NASA Tech Briefs: What is a sub-vocal speech system? Chuck Jorgensen: Subvocal speech is silent, or sub-auditory, speech, such as when a person silently reads or talks to himself. Biological signals arise when reading or speaking to oneself with or without actual lip or facial movement. A person using the subvocal system thinks of phrases and talks to himself so quietly, it cannot be heard, but the tongue and vocal cords do receive speech signals from the brain. NTB: How did you study the patterns of the complex nerve signals in
the throat that control speech? In the demonstration that we prepared, we controlled a small Mars rover. We took the words stop, go, left, and right, and sent them to the rover on a Mars terrain, and could direct the rover to go to different locations without any audible sound. In another demonstration, we used the digits 0-9 and some of the control worlds, like go, to control a modified Web browser. We coded the alphabetic characters in terms of a number sequence, basically using a matrix so that the letter A, for example, would be 1,1 in the matrix, the letter B would be 1,2, and so on. This allowed us to spell out the word NASA in the Web browser. We then used the word “go” and when it found the results for NASA, instead of the results being highlighted (like in a normal Web browser), we had the browser number them so that each of the items came back as text with a number on the side. This way we could say, “go to 1, go to 3, or go to 4,” and start moving around and browsing the Web. What we were trying to illustrate with these demonstrations were two different ways of using subvocal speech: (1) to control a device and (2) to control an information source or a computer program. NTB: How did you “train” the software to recognize speech patterns? Jorgensen: The
wavelet transform is used to create a vector of coefficients. We use
about 50 vector elements that are fed to the neural net as inputs.

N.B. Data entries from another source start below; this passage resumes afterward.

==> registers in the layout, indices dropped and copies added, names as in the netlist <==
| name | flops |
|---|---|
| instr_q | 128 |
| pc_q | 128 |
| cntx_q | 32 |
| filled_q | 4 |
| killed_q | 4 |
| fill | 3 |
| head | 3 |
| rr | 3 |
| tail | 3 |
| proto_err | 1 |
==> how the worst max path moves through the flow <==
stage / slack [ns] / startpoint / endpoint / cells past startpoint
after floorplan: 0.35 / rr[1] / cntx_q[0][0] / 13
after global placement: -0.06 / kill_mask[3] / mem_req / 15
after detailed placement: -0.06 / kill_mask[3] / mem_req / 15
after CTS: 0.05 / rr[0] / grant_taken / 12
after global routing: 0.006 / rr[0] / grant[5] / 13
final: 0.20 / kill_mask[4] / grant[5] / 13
===== config.mk =====
export PLATFORM = sky130hd
export DESIGN_NAME = serial_frame_tx_flat
export DESIGN_NICKNAME = d
export VERILOG_FILES = /design/src/rtl/serial_frame_pkg.sv /design/src/rtl/serial_frame_tx_if.sv /design/src/rtl/serial_frame_tx_byte_shifter.sv /design/src/rtl/serial_frame_tx.sv /design/src/flat_wrapper.sv
export SDC_FILE = /design/constraint.sdc
export NUM_CORES = 1
export LEC_CHECK = 0
export CAP_MARGIN = 10
export CORE_ASPECT_RATIO = 1.25
export CORE_MARGIN = 5
export CORE_UTILIZATION = 45
export CTS_CLUSTER_DIAMETER = 60
export DETAILED_ROUTE_END_ITERATION = 8
export GPL_TIMING_DRIVEN = 0
export PLACE_DENSITY = 0.83
export SYNTH_ARGS = -nofsm -noshare
export SYNTH_HDL_FRONTEND = slang
export SYNTH_SLANG_ARGS = --single-unit

===== constraint.sdc =====
create_clock -name clk -period 2.3 [get_ports clk]
set_input_delay 0.23 -clock clk [delete_from_list [all_inputs] [get_ports clk]]
set_output_delay 0.23 -clock clk [all_outputs]
set_load 0.05 [all_outputs]

===== src/rtl/serial_frame_pkg.sv =====
// Shared constants and state encoding for the serial frame transmitter.
// Imported by the top level and by the bench for the debug state port.
package serial_frame_pkg;

    localparam logic [7:0] MAGIC         = 8'hFF;
    localparam int         MODE_FREQ_BIT = 1;
    localparam int         MODE_TIME_BIT = 0;

    typedef enum logic [2:0] {
        S_IDLE  = 3'd0,
        S_MAGIC = 3'd1,
        S_HDR   = 3'd2,
        S_FREQ  = 3'd3,
        S_TIME  = 3'd4,
        S_CSUM  = 3'd5,
        S_FIN   = 3'd6
    } frame_state_t;

endpackage


===== src/rtl/serial_frame_tx_if.sv =====
// Byte stream link from the frame serializer to the UART transmitter.
// A byte moves on a rising clock edge where tx_valid & tx_ready. Once tx_valid
// is raised it stays high and tx_data holds until that transfer happens.
interface serial_frame_tx_if;

    logic [7:0] tx_data;
    logic       tx_valid;
    logic       tx_ready;

    modport master (output tx_data, output tx_valid, input tx_ready);
    modport slave  (input tx_data, input tx_valid, output tx_ready);

endinterface


===== src/rtl/serial_frame_tx_byte_shifter.sv =====
// Holds one DW-bit word and presents it a byte at a time, LSB first.
// A load takes priority over a shift presented in the same cycle.
module frame_byte_shifter #(
    parameter int DW = 32
) (
    input  logic          clk,
    input  logic          rst_n,
    input  logic          i_load,
    input  logic [DW-1:0] i_word,
    input  logic          i_shift,
    output logic [7:0]    o_byte,
    output logic          o_last
);

    localparam int NB = DW / 8;
    localparam int CW = $clog2(NB + 1);

    logic [DW-1:0] r_word;
    logic [CW-1:0] r_cnt;

    // r_cnt counts bytes still to be sent from the current word
    always_ff @(posedge clk or negedge rst_n) begin
        if (!rst_n) begin
            r_word <= '0;
            r_cnt  <= '0;
        end else if (i_load) begin
            r_word <= i_word;
            r_cnt  <= CW'(NB);
        end else if (i_shift && (r_cnt != '0)) begin
            r_word <= r_word >> 8;
            r_cnt  <= r_cnt - CW'(1);
        end
    end

    assign o_byte = r_word[7:0];
    assign o_last = (r_cnt == CW'(1));

endmodule


===== src/rtl/serial_frame_tx.sv =====
// Frequency-meter frame serializer: magic, header, selected words LSB first.
// Define SERIAL_FRAME_CSUM_EN to append an 8-bit additive checksum byte.
module serial_frame_tx
    import serial_frame_pkg::*;
#(
    parameter int NF = 2,
    parameter int NT = 10,
    parameter int DW = 32
) (
    input  logic               clk,
    input  logic               rst_n,
    input  logic               start,
    input  logic [1:0]         mode,
    input  logic [NF*DW-1:0]   fval,
    input  logic [NT*DW-1:0]   tval,
    output logic               busy,
    output logic               done,
    output frame_state_t       o_dbg_state,
    serial_frame_tx_if.master  tx
);

    localparam int NMAX = (NF > NT) ? NF : NT;
    localparam int IW   = $clog2(NMAX + 1);

    frame_state_t     r_state, w_next, w_tail;
    logic [1:0]       r_mode;
    logic [NF*DW-1:0] r_fval;
    logic [NT*DW-1:0] r_tval;
    logic [IW-1:0]    r_widx, w_widx_next;
    logic             r_busy, r_done;
    logic             w_xfer, w_load, w_last, w_shift_f, w_shift_t;
    logic [DW-1:0]    w_load_word;
    logic [7:0]       w_byte, w_tx_data;

`ifdef SERIAL_FRAME_CSUM_EN
    logic [7:0] r_csum;
    assign w_tail = S_CSUM;
`else
    assign w_tail = S_FIN;
`endif

    assign w_xfer = r_busy & tx.tx_ready;

    // Snapshots are consumed from the top word down, so word NF-1/NT-1 goes first
    always_comb begin
        w_next      = r_state;
        w_widx_next = r_widx;
        w_load      = 1'b0;
        w_load_word = '0;
        w_shift_f   = 1'b0;
        w_shift_t   = 1'b0;
        case (r_state)
            S_IDLE:  if (start) w_next = S_MAGIC;
            S_MAGIC: if (w_xfer) w_next = S_HDR;
            S_HDR: if (w_xfer) begin
                if (r_mode[MODE_FREQ_BIT]) begin
                    w_next = S_FREQ;
                    w_load = 1'b1;
                    w_load_word = r_fval[NF*DW-1 -: DW];
                    w_shift_f = 1'b1;
                    w_widx_next = IW'(NF - 1);
                end else if (r_mode[MODE_TIME_BIT]) begin
                    w_next = S_TIME;
                    w_load = 1'b1;
                    w_load_word = r_tval[NT*DW-1 -: DW];
                    w_shift_t = 1'b1;
                    w_widx_next = IW'(NT - 1);
                end else begin
                    w_next = w_tail;
                end
            end
            S_FREQ: if (w_xfer && w_last) begin
                if (r_widx != '0) begin
                    w_load = 1'b1;
                    w_load_word = r_fval[NF*DW-1 -: DW];
                    w_shift_f = 1'b1;
                    w_widx_next = r_widx - IW'(1);
                end else if (r_mode[MODE_TIME_BIT]) begin
                    w_next = S_TIME;
                    w_load = 1'b1;
                    w_load_word = r_tval[NT*DW-1 -: DW];
                    w_shift_t = 1'b1;
                    w_widx_next = IW'(NT - 1);
                end else begin
                    w_next = w_tail;
                end
            end
            S_TIME: if (w_xfer && w_last) begin
                if (r_widx != '0) begin
                    w_load = 1'b1;
                    w_load_word = r_tval[NT*DW-1 -: DW];
                    w_shift_t = 1'b1;
                    w_widx_next = r_widx - IW'(1);
                end else begin
                    w_next = w_tail;
                end
            end
            S_CSUM:  if (w_xfer) w_next = S_FIN;
            S_FIN:   w_next = S_IDLE;
            default: w_next = S_IDLE;
        endcase
    end

    // Status outputs are registered from the next state so they line up with it
    always_ff @(posedge clk or negedge rst_n) begin
        if (!rst_n) begin
            r_state <= S_IDLE;
            r_mode  <= '0;
            r_fval  <= '0;
            r_tval  <= '0;
            r_widx  <= '0;
            r_busy  <= 1'b0;
            r_done  <= 1'b0;
        end else begin
            r_state <= w_next;
            r_widx  <= w_widx_next;
            r_busy  <= (w_next != S_IDLE) && (w_next != S_FIN);
            r_done  <= (w_next == S_FIN);
            if (r_state == S_IDLE && start) begin
                r_mode <= mode;
                r_fval <= fval;
                r_tval <= tval;
            end
            if (w_shift_f) r_fval <= r_fval << DW;
            if (w_shift_t) r_tval <= r_tval << DW;
        end
    end

`ifdef SERIAL_FRAME_CSUM_EN
    always_ff @(posedge clk or negedge rst_n) begin
        if (!rst_n) begin
            r_csum <= '0;
        end else if (r_state == S_IDLE && start) begin
            r_csum <= '0;
        end else if (w_xfer && (r_state == S_HDR || r_state == S_FREQ || r_state == S_TIME)) begin
            r_csum <= r_csum + w_tx_data;
        end
    end
`endif

    frame_byte_shifter #(.DW(DW)) u_shifter (
        .clk     (clk),
        .rst_n   (rst_n),
        .i_load  (w_load),
        .i_word  (w_load_word),
        .i_shift (w_xfer && (r_state == S_FREQ || r_state == S_TIME)),
        .o_byte  (w_byte),
        .o_last  (w_last)
    );

    always_comb begin
        w_tx_data = 8'h00;
        case (r_state)
            S_MAGIC:         w_tx_data = MAGIC;
            S_HDR:           w_tx_data = {6'b0, r_mode};
            S_FREQ, S_TIME:  w_tx_data = w_byte;
`ifdef SERIAL_FRAME_CSUM_EN
            S_CSUM:          w_tx_data = r_csum;
`endif
            default:         w_tx_data = 8'h00;
        endcase
    end

    assign tx.tx_data  = w_tx_data;
    assign tx.tx_valid = r_busy;
    assign busy        = r_busy;
    assign done        = r_done;
    assign o_dbg_state = r_state;

endmodule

So we have 50 examples of the different words that are then transformed
and produce 50 vectors for each training sample. The training sample
is fed to the neural net, which associates one of the input samples with
an output category, which we assign. So the output category might be
that one sample corresponds to when the person said, “Stop,” and
another sample corresponds to when the person said, “Go.” NTB: What was the success rate of recognition? Jorgensen: It has varied since we first started. In the first report it was 92% and now, for small numbers and words, we are up to 99% plus. We’ve added a much larger number of words and are taking a look not just at individual words, but at vowels and consonants, which are the building blocks from which the words are made. We’re using about 40 of those right now and the if we are successful in getting those recognition rates up high enough (we are currently somewhere in the 70s for those), we should be able to feed it directly into a full-blown speech recognition engine, so it wouldn’t have to learn individual words anymore. We would function much in the same way as some of the auditory speech recognition systems work and hopefully be able to use some of that technology. NTB: How could NASA utilize this technology? Jorgensen: There
are basically three ways that we view NASA using this technology. The
first is the case where we have either noisy environments
or we have atmospheric conditions; such as the breathing gases that astronauts
might be using that change their acoustic patterns. Additionally, under
conditions of low pressure, different gas mixes – much like you
would have with a deep-sea diver – and microgravity, which changes
the muscle responses all over the body, the voice sounds also change.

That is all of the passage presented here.